I am using JP 4.6 on a few Xaviers NX that make a small cluster and noticed the current OpenMPI installed is not cuda-aware capable, thus needing recompilation.
Maybe it could be considered for future JetPack releases?
======== UPDATE ========
I was trying to compile OpenMPI with cuda-aware support by following the documentation: OpenMPI Build CUDA, however, GDRCopy is not meant to be used with Tegra according to this post: Github GDRCopy.
Then Mat Colgrove mentions that UCX is not necessary for cuda-aware OMPI to work, see this SO post.

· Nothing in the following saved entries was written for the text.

**src/hw/rtl/mpskd_pkg.sv**
```systemverilog
// ----------------------------------------------------------------------------
// mpskd_pkg
// Shared types and constants of the M-PSK phase demapper: the arctangent
// table of the vectoring rotation and the fixed field widths.
// ----------------------------------------------------------------------------
package mpskd_pkg;

  // Widths of the stream fields, fixed by the interface.
  localparam int FIELD_W   = 16;
  localparam int SYMBOL_W  = 6;
  localparam int BPS_W     = 3;
  localparam int ANGLE_W   = 32;

  // Reset value of the bits-per-symbol register (8-PSK).
  localparam logic [BPS_W-1:0] BPS_RESET = 3'd3;

  // Half a turn in the 32-bit angle format.
  localparam logic [ANGLE_W-1:0] HALF_TURN = 32'h8000_0000;

  // Number of entries held in the arctangent table.
  localparam int ATAN_ENTRIES = 24;

  // atan(2^-i) as a fraction of a full turn, scaled by 2^32 and rounded.
  localparam logic [ANGLE_W-1:0] ATAN_TURN32 [ATAN_ENTRIES] = '{
    32'h2000_0000, 32'h12E4_051E, 32'h09FB_385B, 32'h0511_11D4,
    32'h028B_0D43, 32'h0145_D7E1, 32'h00A2_F61E, 32'h0051_7C55,
    32'h0028_BE53, 32'h0014_5F2F, 32'h000A_2F98, 32'h0005_17CC,
    32'h0002_8BE6, 32'h0001_45F3, 32'h0000_A2FA, 32'h0000_517D,
    32'h0000_28BE, 32'h0000_145F, 32'h0000_0A30, 32'h0000_0518,
    32'h0000_028C, 32'h0000_0146, 32'h0000_00A3, 32'h0000_0051
  };

endpackage

```
**src/hw/rtl/mpsk_phase_demapper.sv**
```systemverilog
// ----------------------------------------------------------------------------
// mpsk_phase_demapper
// Hard-decision M-PSK demodulator: a vectoring CORDIC chain finds the phase
// of each received sample and a slicer returns the index of its sector.
// ----------------------------------------------------------------------------
// Usage notes.
// Input items arrive on the s_axis channel: tdata carries in_phase in bits
// [15:0] and quadrature in bits [31:16], both two's complement. Each item
// yields exactly one output item on m_axis, whose tdata carries the symbol
// index in bits [5:0] (upper bits zero). Items leave in the order they came.
// The constellation size M = 2^bits_per_symbol is set through cfg_we and
// cfg_wdata; write it only while no item is in flight.
// From acceptance to m_axis_tvalid an item passes one fold cell, one cell
// per micro-rotation, one rounding stage and the output register.
// Throughput is one item per clock while the receiver takes results; every
// cell of the chain is a register stage with its own valid and ready, so a
// new item enters while older ones are still being rotated.
// Reset empties the chain (all valid flags cleared) and sets
// bits_per_symbol to 3. When the receiver stalls, the result waits in the
// output register and upstream items keep moving until empty cells fill up;
// only then is s_axis_tready lowered.
// ----------------------------------------------------------------------------
module mpsk_phase_demapper
  import mpskd_pkg::*;
#(
  parameter int SAMPLE_BITS         = 16,
  parameter int PHASE_BITS          = 16,
  parameter int CORDIC_STAGES       = 16,
  parameter int MAX_BITS_PER_SYMBOL = 6
) (
  input  logic               clk,
  input  logic               rst,
  // Configuration: bits_per_symbol.
  input  logic               cfg_we,
  input  logic [BPS_W-1:0]   cfg_wdata,
  // Sample input.
  input  logic               s_axis_tvalid,
  output logic               s_axis_tready,
  input  logic [31:0]        s_axis_tdata,   // [15:0] in_phase, [31:16] quadrature
  // Symbol output.
  output logic               m_axis_tvalid,
  input  logic               m_axis_tready,
  output logic [7:0]         m_axis_tdata    // [5:0] symbol, [7:6] zero
);

  // Two guard bits cover the half-turn fold of the most negative sample and
  // the CORDIC gain of about 1.65.
  localparam int W     = SAMPLE_BITS + 2;
  // The rotation chain cannot be longer than the arctangent table.
  localparam int NSTG  = (CORDIC_STAGES < ATAN_ENTRIES) ? CORDIC_STAGES : ATAN_ENTRIES;

  logic [BPS_W-1:0] bits_per_symbol;

  always_ff @(posedge clk) begin
    if (rst) begin
      bits_per_symbol <= BPS_RESET;
    end else if (cfg_we) begin
      bits_per_symbol <= cfg_wdata;
    end
  end

  // Links between the cells: index 0 is the fold cell output, index n the
  // output of micro-rotation n-1.
  logic                  lnk_valid [NSTG+1];
  logic                  lnk_ready [NSTG+1];
  logic signed [W-1:0]   lnk_x     [NSTG+1];
  logic signed [W-1:0]   lnk_y     [NSTG+1];
  logic [ANGLE_W-1:0]    lnk_z     [NSTG+1];
  logic                  lnk_zero  [NSTG+1];

  logic [SYMBOL_W-1:0]   symbol;

  mpskd_prerotate #(
    .SAMPLE_BITS (SAMPLE_BITS),
    .W           (W)
  ) u_fold (
    .clk       (clk),
    .rst       (rst),
    .in_valid  (s_axis_tvalid),
    .in_ready  (s_axis_tready),
    .in_i      (s_axis_tdata[FIELD_W-1:0]),
    .in_q      (s_axis_tdata[2*FIELD_W-1:FIELD_W]),
    .out_valid (lnk_valid[0]),
    .out_ready (lnk_ready[0]),
    .out_x     (lnk_x[0]),
    .out_y     (lnk_y[0]),
    .out_z     (lnk_z[0]),
    .out_zero  (lnk_zero[0])
  );

  for (genvar g = 0; g < NSTG; g++) begin : g_cell
    mpskd_cordic_cell #(
      .W     (W),
      .STAGE (g)
    ) u_cell (
      .clk       (clk),
      .rst       (rst),
      .in_valid  (lnk_valid[g]),
      .in_ready  (lnk_ready[g]),
      .in_x      (lnk_x[g]),
      .in_y      (lnk_y[g]),
      .in_z      (lnk_z[g]),
      .in_zero   (lnk_zero[g]),
      .out_valid (lnk_valid[g+1]),
      .out_ready (lnk_ready[g+1]),
      .out_x     (lnk_x[g+1]),
      .out_y     (lnk_y[g+1]),
      .out_z     (lnk_z[g+1]),
      .out_zero  (lnk_zero[g+1])
    );
  end

  // The residual x and y of the last cell are not needed by the slicer.
  mpskd_slicer #(
    .PHASE_BITS          (PHASE_BITS),
    .MAX_BITS_PER_SYMBOL (MAX_BITS_PER_SYMBOL)
  ) u_slicer (
    .clk             (clk),
    .rst             (rst),
    .bits_per_symbol (bits_per_symbol),
    .in_valid        (lnk_valid[NSTG]),
    .in_ready        (lnk_ready[NSTG]),
    .in_z            (lnk_z[NSTG]),
    .in_zero         (lnk_zero[NSTG]),
    .out_valid       (m_axis_tvalid),
    .out_ready       (m_axis_tready),
    .out_symbol      (symbol)
  );

  assign m_axis_tdata = 8'(symbol);

endmodule

```
**src/hw/rtl/mpskd_prerotate.sv**
```systemverilog
// ----------------------------------------------------------------------------
// mpskd_prerotate
// Entry cell: sign-extends the sample, folds the left half plane onto the
// right one by a half-turn rotation and flags the zero vector.
// ----------------------------------------------------------------------------
module mpskd_prerotate
  import mpskd_pkg::*;
#(
  parameter int SAMPLE_BITS = 16,
  parameter int W           = 18
) (
  input  logic                      clk,
  input  logic                      rst,
  input  logic                      in_valid,
  output logic                      in_ready,
  input  logic [FIELD_W-1:0]        in_i,
  input  logic [FIELD_W-1:0]        in_q,
  output logic                      out_valid,
  input  logic                      out_ready,
  output logic signed [W-1:0]       out_x,
  output logic signed [W-1:0]       out_y,
  output logic [ANGLE_W-1:0]        out_z,
  output logic                      out_zero
);

  localparam int RAW_W = (SAMPLE_BITS > FIELD_W) ? SAMPLE_BITS : FIELD_W;

  logic [RAW_W-1:0]             raw_i;
  logic [RAW_W-1:0]             raw_q;
  logic signed [SAMPLE_BITS-1:0] smp_i;
  logic signed [SAMPLE_BITS-1:0] smp_q;
  logic signed [W-1:0]          ext_i;
  logic signed [W-1:0]          ext_q;
  logic signed [W-1:0]          x_next;
  logic signed [W-1:0]          y_next;
  logic [ANGLE_W-1:0]           z_next;
  logic                         zero_next;

  // Only the low SAMPLE_BITS bits of each field carry the sample.
  always_comb begin
    raw_i     = RAW_W'(in_i);
    raw_q     = RAW_W'(in_q);
    smp_i     = signed'(raw_i[SAMPLE_BITS-1:0]);
    smp_q     = signed'(raw_q[SAMPLE_BITS-1:0]);
    ext_i     = W'(smp_i);
    ext_q     = W'(smp_q);
    zero_next = (ext_i == '0) && (ext_q == '0);
    if (ext_i[W-1]) begin
      x_next = -ext_i;
      y_next = -ext_q;
      z_next = HALF_TURN;
    end else begin
      x_next = ext_i;
      y_next = ext_q;
      z_next = '0;
    end
  end

  assign in_ready = !out_valid || out_ready;

  always_ff @(posedge clk) begin
    if (rst) begin
      out_valid <= 1'b0;
    end else if (in_ready) begin
      out_valid <= in_valid;
    end
  end

  always_ff @(posedge clk) begin
    if (in_ready && in_valid) begin
      out_x    <= x_next;
      out_y    <= y_next;
      out_z    <= z_next;
      out_zero <= zero_next;
    end
  end

endmodule

```
**src/hw/rtl/mpskd_cordic_cell.sv**
```systemverilog
// ----------------------------------------------------------------------------
// mpskd_cordic_cell
// One vectoring micro-rotation with a fixed shift, registered, with its
// own valid/ready so that bubbles in the chain can close up.
// ----------------------------------------------------------------------------
module mpskd_cordic_cell
  import mpskd_pkg::*;
#(
  parameter int W     = 18,
  parameter int STAGE = 0
) (
  input  logic                clk,
  input  logic                rst,
  input  logic                in_valid,
  output logic                in_ready,
  input  logic signed [W-1:0] in_x,
  input  logic signed [W-1:0] in_y,
  input  logic [ANGLE_W-1:0]  in_z,
  input  logic                in_zero,
  output logic                out_valid,
  input  logic                out_ready,
  output logic signed [W-1:0] out_x,
  output logic signed [W-1:0] out_y,
  output logic [ANGLE_W-1:0]  out_z,
  output logic                out_zero
);

  localparam logic [ANGLE_W-1:0] ATAN_STEP = ATAN_TURN32[STAGE];

  logic signed [W-1:0] xs;
  logic signed [W-1:0] ys;
  logic signed [W-1:0] x_next;
  logic signed [W-1:0] y_next;
  logic [ANGLE_W-1:0]  z_next;

  // Arithmetic shifts round towards minus infinity.
  always_comb begin
    xs = in_x >>> STAGE;
    ys = in_y >>> STAGE;
    if (!in_y[W-1]) begin
      x_next = in_x + ys;
      y_next = in_y - xs;
      z_next = in_z + ATAN_STEP;
    end else begin
      x_next = in_x - ys;
      y_next = in_y + xs;
      z_next = in_z - ATAN_STEP;
    end
  end

  assign in_ready = !out_valid || out_ready;

  always_ff @(posedge clk) begin
    if (rst) begin
      out_valid <= 1'b0;
    end else if (in_ready) begin
      out_valid <= in_valid;
    end
  end

  always_ff @(posedge clk) begin
    if (in_ready && in_valid) begin
      out_x    <= x_next;
      out_y    <= y_next;
      out_z    <= z_next;
      out_zero <= in_zero;
    end
  end

endmodule

```
**src/hw/rtl/mpskd_slicer.sv**
```systemverilog
// ----------------------------------------------------------------------------
// mpskd_slicer
// Rounds the angle to PHASE_BITS per turn, then picks the phase sector of
// the constellation in a second registered stage that drives the output.
// ----------------------------------------------------------------------------
module mpskd_slicer
  import mpskd_pkg::*;
#(
  parameter int PHASE_BITS          = 16,
  parameter int MAX_BITS_PER_SYMBOL = 6
) (
  input  logic                 clk,
  input  logic                 rst,
  input  logic [BPS_W-1:0]     bits_per_symbol,
  input  logic                 in_valid,
  output logic                 in_ready,
  input  logic [ANGLE_W-1:0]   in_z,
  input  logic                 in_zero,
  output logic                 out_valid,
  input  logic                 out_ready,
  output logic [SYMBOL_W-1:0]  out_symbol
);

  localparam int CAP    = (MAX_BITS_PER_SYMBOL < PHASE_BITS) ? MAX_BITS_PER_SYMBOL
                                                              : PHASE_BITS;
  localparam int QW     = PHASE_BITS + 1;
  localparam int SH_W   = $clog2(QW + 1);
  localparam logic [ANGLE_W-1:0] ROUND_HALF = ANGLE_W'(1) << (ANGLE_W - 1 - PHASE_BITS);

  // Stage one: rounded phase.
  logic                   ph_valid;
  logic                   ph_ready;
  logic [PHASE_BITS-1:0]  phase;
  logic                   ph_zero;
  logic [ANGLE_W-1:0]     z_round;

  // Stage two: sector decision.
  logic [BPS_W-1:0]       b_eff;
  logic [SH_W-1:0]        sh;
  logic [QW-1:0]          q;
  logic [QW-1:0]          h2;
  logic [QW-1:0]          m;
  logic [QW-1:0]          k;
  logic [SYMBOL_W-1:0]    symbol_next;

  assign z_round  = in_z + ROUND_HALF;
  assign in_ready = !ph_valid || ph_ready;

  always_ff @(posedge clk) begin
    if (rst) begin
      ph_valid <= 1'b0;
    end else if (in_ready) begin
      ph_valid <= in_valid;
    end
  end

  always_ff @(posedge clk) begin
    if (in_ready && in_valid) begin
      phase   <= z_round[ANGLE_W-1 -: PHASE_BITS];
      ph_zero <= in_zero;
    end
  end

  // Sector k covers (k-1/2)S < phase <= (k+1/2)S; the top half sector wraps
  // back to symbol 0.
  always_comb begin
    if (int'(bits_per_symbol) > CAP) begin
      b_eff = BPS_W'(CAP);
    end else begin
      b_eff = bits_per_symbol;
    end
    sh          = SH_W'(PHASE_BITS) - SH_W'(b_eff);
    q           = {phase, 1'b0};
    h2          = QW'(1) << sh;
    m           = QW'(1) << b_eff;
    k           = ((q - h2 - QW'(1)) >> (sh + SH_W'(1))) + QW'(1);
    symbol_next = '0;
    if (!ph_zero && (q > h2) && (k < m)) begin
      symbol_next = SYMBOL_W'(k);
    end
  end

  assign ph_ready = !out_valid || out_ready;

  always_ff @(posedge clk) begin
    if (rst) begin
      out_valid <= 1'b0;
    end else if (ph_ready) begin
      out_valid <= ph_valid;
    end
  end

  always_ff @(posedge clk) begin
    if (ph_ready && ph_valid) begin
      out_symbol <= symbol_next;
    end
  end

endmodule

```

You can see in OMPI doc that in order to build UCX, it already has to point to GDRCopy when configuring (./configure --prefix=/path/to/ucx-cuda-install --with-cuda=/usr/local/cuda --with-gdrcopy=/usr). Since it will not compile on Tegra, I assume it can be omitted.
When recompiling OpenMPI, should I stick to the default 2.1 version (flagged as retired in OpenMPI page) that comes with Ubuntu 18.04 in JetPack 4.6 or it is ok to go to 4.1? If you have any suggestion, feel free to comment.
======= UPDATE 2 ========
I managed to compile ucx version 1.11 (1.6 as suggested by the above link is a no-go) and then OpenMPI 2.1.1 from the tarballs, both with cuda support.
When compiling and running the compile-time and run-time checker program from cuda-aware support, it outputs that it is cuda-aware for compile-time, but not for run-time.
Checking the mpi-ext.h
header that it needs (which was installed in another directory by the OMPI compilation, so I had to fix some symlinks for mpicc to find it), it seems to be the macro MPIX_CUDA_AWARE_SUPPORT
defined with value 1 in the file mpiext_cuda_c.h
that the program checks for compile-time (the Jetpack 4.6 factory version has value 0), but the function MPIX_Query_cuda_support()
doesn’t return 1, thus failing for run-time cuda-awareness (which I believe is what is needed).
If anyone had luck with cuda-awareness with Tegra, let me know.